Replace sufficient statistics with values from stats_dict for a matching key.

Parameters:

stats_dict (Dict[str, Any]) – Dictionary mapping keys to accumulators.

Returns:

None.

Return type:

None

acc_to_encoder()[source]

Create DirichletDataEncoder object for encoding sequences of iid Dirichlet observations.

Return type:

DirichletDataEncoder

class DirichletAccumulatorFactory(dim=None, keys=None)[source]

Bases: StatisticAccumulatorFactory

DirichletAccumulatorFactory object for creating DirichletAccumulator objects.

Parameters:
  • dim (int | None)

  • keys (str | None)

make()[source]

Returns a new DirichletAccumulator with the factory’s dim and keys.

Return type:

DirichletAccumulator

class DirichletEstimator(dim=None, pseudo_count=None, suff_stat=None, delta=1.0e-8, keys=None, use_mpe=False, name=None)[source]

Bases: ParameterEstimator

DirichletEstimator object for estimating a Dirichlet distribution from aggregated sufficient statistics.

Parameters:
accumulator_factory()[source]

Create DirichletAccumulator object from attributes variables.

Return type:

DirichletAccumulatorFactory

estimate(nobs, suff_stat)[source]

Estimate a Dirichlet distribution from aggregated sufficient statistics.

Suff_stat is a Tuple of size 4 containing:

suff_stat[0] (float): Sum of observation weights. suff_stat[1] (np.ndarray): Weighted sum of the log of observation vectors. suff_stat[2] (np.ndarray): Weighted sum of observation vectors. suff_stat[3] (np.ndarray): Weighted sum of squared observation vectors.

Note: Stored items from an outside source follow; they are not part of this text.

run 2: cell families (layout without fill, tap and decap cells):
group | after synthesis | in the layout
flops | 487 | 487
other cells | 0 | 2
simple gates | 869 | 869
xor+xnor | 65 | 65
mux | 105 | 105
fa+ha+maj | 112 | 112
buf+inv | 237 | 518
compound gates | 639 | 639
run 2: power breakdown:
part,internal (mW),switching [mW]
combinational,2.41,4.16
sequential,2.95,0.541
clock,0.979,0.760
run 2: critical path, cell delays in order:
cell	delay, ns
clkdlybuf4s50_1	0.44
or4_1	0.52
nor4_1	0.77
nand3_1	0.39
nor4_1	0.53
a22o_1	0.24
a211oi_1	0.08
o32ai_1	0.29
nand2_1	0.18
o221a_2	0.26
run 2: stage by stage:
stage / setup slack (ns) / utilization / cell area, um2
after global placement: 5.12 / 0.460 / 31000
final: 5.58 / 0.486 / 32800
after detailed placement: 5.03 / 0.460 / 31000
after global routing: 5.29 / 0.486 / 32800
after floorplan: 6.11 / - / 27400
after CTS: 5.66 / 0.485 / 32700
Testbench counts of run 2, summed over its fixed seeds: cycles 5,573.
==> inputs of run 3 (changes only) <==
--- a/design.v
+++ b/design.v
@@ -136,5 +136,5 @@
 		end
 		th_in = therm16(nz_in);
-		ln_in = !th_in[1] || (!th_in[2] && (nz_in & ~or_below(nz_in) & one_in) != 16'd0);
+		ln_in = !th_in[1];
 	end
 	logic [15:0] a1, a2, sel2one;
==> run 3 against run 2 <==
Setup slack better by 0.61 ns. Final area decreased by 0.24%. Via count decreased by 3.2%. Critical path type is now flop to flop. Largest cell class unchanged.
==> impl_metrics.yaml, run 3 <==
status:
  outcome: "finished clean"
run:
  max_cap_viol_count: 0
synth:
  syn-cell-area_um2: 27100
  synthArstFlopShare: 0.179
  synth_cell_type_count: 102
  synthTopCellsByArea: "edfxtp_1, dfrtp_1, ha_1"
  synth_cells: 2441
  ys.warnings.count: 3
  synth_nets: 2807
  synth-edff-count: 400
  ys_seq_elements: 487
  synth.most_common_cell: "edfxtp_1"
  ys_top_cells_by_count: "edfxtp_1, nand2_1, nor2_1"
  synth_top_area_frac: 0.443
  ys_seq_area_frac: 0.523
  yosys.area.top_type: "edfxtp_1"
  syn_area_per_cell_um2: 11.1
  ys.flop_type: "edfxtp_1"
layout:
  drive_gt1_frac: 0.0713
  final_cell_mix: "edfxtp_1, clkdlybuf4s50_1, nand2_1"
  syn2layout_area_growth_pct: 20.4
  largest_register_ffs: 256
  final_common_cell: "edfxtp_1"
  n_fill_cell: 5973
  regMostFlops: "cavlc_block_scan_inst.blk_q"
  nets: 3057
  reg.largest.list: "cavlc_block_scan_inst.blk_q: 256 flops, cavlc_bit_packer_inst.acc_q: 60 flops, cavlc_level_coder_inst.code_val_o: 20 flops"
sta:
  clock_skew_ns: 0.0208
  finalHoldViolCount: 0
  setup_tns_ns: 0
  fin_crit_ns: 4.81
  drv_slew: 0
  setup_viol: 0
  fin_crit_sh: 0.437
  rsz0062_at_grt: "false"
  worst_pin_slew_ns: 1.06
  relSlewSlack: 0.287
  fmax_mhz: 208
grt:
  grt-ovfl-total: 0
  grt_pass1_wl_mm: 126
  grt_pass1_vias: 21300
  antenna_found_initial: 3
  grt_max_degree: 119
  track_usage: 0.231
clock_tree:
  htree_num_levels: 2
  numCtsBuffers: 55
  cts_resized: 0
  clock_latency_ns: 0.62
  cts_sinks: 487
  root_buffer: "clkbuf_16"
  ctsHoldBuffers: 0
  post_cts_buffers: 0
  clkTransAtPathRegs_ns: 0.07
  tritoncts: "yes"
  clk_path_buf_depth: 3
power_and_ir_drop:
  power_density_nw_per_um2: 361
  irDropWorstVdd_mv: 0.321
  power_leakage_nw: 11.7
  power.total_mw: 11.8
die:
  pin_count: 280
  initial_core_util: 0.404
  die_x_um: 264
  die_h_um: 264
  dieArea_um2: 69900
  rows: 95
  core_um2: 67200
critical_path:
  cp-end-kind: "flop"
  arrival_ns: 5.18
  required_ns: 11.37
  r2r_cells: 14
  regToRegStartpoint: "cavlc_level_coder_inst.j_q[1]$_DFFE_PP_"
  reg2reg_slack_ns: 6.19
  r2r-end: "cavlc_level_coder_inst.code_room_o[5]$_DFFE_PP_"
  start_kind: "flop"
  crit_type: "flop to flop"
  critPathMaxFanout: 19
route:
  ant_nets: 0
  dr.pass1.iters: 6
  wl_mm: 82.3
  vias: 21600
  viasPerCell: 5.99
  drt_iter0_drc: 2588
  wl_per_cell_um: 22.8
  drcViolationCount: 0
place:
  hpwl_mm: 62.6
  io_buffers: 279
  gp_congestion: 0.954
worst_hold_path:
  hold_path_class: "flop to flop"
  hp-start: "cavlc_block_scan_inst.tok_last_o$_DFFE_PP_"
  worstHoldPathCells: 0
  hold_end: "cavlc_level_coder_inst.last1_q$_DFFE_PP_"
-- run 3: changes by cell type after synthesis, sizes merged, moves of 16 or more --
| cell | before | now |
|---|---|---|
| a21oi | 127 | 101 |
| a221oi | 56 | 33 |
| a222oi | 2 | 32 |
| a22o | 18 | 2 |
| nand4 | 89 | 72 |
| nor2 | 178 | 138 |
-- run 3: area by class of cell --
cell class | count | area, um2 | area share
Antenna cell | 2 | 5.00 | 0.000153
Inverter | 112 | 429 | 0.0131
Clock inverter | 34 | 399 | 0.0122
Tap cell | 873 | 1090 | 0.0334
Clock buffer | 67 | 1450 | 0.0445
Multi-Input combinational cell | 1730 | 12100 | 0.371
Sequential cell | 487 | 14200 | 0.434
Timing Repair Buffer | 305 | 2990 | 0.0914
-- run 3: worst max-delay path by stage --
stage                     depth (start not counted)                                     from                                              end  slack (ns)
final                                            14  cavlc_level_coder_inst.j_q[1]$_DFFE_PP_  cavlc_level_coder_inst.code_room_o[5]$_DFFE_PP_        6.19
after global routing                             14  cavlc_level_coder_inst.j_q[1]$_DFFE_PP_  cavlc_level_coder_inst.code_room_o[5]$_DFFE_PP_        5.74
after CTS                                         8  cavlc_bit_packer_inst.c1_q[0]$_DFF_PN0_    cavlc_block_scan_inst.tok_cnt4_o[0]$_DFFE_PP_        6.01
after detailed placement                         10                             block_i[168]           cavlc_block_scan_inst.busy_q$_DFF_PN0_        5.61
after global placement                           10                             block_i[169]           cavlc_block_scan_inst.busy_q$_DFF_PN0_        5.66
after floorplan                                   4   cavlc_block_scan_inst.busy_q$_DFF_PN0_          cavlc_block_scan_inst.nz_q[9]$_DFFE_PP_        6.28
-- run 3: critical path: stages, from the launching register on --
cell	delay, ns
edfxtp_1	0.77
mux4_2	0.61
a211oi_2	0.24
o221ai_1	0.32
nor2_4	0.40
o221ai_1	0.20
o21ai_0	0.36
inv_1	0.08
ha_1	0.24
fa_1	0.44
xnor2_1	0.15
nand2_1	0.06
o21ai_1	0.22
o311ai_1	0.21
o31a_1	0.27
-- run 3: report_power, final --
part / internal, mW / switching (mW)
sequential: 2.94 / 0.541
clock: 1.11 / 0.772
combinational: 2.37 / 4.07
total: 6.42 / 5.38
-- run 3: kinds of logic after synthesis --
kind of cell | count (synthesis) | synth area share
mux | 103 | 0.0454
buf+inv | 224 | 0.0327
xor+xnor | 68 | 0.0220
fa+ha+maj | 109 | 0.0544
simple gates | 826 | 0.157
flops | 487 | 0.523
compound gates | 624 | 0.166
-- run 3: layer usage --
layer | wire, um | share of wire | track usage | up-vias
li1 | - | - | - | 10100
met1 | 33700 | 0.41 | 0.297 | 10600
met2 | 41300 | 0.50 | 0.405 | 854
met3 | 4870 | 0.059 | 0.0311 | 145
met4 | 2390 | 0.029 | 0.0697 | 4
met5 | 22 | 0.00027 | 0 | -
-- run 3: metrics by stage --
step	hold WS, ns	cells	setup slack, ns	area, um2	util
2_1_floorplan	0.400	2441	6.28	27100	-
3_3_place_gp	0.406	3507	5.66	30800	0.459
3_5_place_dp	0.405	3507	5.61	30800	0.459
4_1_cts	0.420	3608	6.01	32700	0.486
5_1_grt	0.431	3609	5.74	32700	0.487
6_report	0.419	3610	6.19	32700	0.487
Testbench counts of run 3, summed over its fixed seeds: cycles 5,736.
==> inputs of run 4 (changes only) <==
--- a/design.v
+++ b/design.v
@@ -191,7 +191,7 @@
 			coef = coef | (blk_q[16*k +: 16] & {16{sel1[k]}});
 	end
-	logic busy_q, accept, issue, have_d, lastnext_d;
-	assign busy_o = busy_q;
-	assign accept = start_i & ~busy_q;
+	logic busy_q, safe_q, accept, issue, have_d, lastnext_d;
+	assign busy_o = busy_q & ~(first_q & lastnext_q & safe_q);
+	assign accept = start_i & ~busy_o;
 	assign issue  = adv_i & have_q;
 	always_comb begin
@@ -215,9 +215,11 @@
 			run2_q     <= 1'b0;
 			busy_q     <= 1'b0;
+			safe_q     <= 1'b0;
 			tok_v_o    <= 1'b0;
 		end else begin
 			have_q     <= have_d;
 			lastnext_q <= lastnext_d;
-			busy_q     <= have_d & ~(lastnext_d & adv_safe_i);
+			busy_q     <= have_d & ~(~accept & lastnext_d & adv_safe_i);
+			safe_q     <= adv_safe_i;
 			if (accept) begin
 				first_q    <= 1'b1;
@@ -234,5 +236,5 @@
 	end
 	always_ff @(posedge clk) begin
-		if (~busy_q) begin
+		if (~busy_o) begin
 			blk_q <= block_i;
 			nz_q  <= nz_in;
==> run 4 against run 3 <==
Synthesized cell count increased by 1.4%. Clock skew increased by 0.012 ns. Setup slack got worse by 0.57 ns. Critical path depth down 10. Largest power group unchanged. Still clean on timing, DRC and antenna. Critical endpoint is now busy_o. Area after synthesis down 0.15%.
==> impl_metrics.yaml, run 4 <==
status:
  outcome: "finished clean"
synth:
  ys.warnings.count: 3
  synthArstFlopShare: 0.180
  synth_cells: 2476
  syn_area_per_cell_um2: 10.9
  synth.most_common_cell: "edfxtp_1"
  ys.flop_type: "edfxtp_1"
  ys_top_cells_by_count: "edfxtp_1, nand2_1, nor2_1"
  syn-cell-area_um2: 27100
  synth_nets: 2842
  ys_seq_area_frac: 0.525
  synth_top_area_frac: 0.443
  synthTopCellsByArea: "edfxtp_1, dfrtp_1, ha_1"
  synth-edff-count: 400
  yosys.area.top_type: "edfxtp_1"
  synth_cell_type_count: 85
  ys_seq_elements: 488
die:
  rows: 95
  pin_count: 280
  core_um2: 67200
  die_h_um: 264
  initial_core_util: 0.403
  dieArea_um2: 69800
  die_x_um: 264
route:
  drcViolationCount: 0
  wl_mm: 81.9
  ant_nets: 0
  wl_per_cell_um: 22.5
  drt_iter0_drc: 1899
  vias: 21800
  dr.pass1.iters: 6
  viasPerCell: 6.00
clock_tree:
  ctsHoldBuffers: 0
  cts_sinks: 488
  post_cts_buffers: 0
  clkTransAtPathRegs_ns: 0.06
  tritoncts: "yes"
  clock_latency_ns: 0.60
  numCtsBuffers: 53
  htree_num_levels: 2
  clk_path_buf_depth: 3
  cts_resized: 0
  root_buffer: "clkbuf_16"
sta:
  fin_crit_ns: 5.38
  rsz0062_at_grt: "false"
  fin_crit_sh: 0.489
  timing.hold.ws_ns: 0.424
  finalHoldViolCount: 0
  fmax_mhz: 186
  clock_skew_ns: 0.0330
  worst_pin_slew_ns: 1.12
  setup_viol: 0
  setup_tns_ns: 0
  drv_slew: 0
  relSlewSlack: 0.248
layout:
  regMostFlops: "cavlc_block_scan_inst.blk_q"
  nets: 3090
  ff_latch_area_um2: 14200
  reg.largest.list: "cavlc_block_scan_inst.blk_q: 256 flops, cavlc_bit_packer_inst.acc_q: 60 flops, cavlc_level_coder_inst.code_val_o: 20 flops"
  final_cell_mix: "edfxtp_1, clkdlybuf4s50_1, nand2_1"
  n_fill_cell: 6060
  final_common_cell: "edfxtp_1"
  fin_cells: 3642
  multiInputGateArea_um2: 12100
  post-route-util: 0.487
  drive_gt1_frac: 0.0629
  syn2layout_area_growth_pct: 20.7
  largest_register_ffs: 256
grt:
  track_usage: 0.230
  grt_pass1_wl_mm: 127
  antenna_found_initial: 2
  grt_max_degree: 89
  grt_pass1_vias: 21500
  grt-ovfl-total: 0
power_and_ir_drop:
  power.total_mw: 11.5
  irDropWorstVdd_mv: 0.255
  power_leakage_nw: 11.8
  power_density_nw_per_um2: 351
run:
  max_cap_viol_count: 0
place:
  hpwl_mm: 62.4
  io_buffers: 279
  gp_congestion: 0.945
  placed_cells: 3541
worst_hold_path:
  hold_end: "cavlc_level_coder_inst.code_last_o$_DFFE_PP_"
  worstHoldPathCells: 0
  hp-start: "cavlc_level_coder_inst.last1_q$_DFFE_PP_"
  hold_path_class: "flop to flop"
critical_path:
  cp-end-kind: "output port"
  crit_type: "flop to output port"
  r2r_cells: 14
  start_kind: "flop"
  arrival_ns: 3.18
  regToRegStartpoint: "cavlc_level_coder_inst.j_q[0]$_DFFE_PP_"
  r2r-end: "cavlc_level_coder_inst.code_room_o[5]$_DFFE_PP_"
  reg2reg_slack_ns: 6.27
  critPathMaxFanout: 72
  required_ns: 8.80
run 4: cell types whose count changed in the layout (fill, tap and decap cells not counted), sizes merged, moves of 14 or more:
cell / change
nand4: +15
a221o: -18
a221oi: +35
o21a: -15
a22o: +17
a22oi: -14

The concentration parameters are solved from the mean-log-probability sufficient statistic with a fixed-point solver (dirichlet_param_solve, or find_alpha when use_mpe is set).

Parameters:
  • nobs (Optional[float]) – Not used. Counts are taken from suff_stat[0].

  • suff_stat (Tuple[int, np.ndarray, np.ndarray, np.ndarray]) – See above for details.

Returns:

DirichletDistribution object.

Return type:

DirichletDistribution

class DirichletDataEncoder[source]

Bases: DataSequenceEncoder

DirichletDataEncoder object for encoding sequences of iid Dirichlet observations.

seq_encode(x)[source]

Encode a sequence of iid probability-vector observations for vectorized ‘seq_’ calls.

Parameters:

x (Sequence[Sequence[float]]) – Sequence of length-dim probability vectors.

Returns:

Tuple of (log of observations clipped away from zero, observations, squared observations).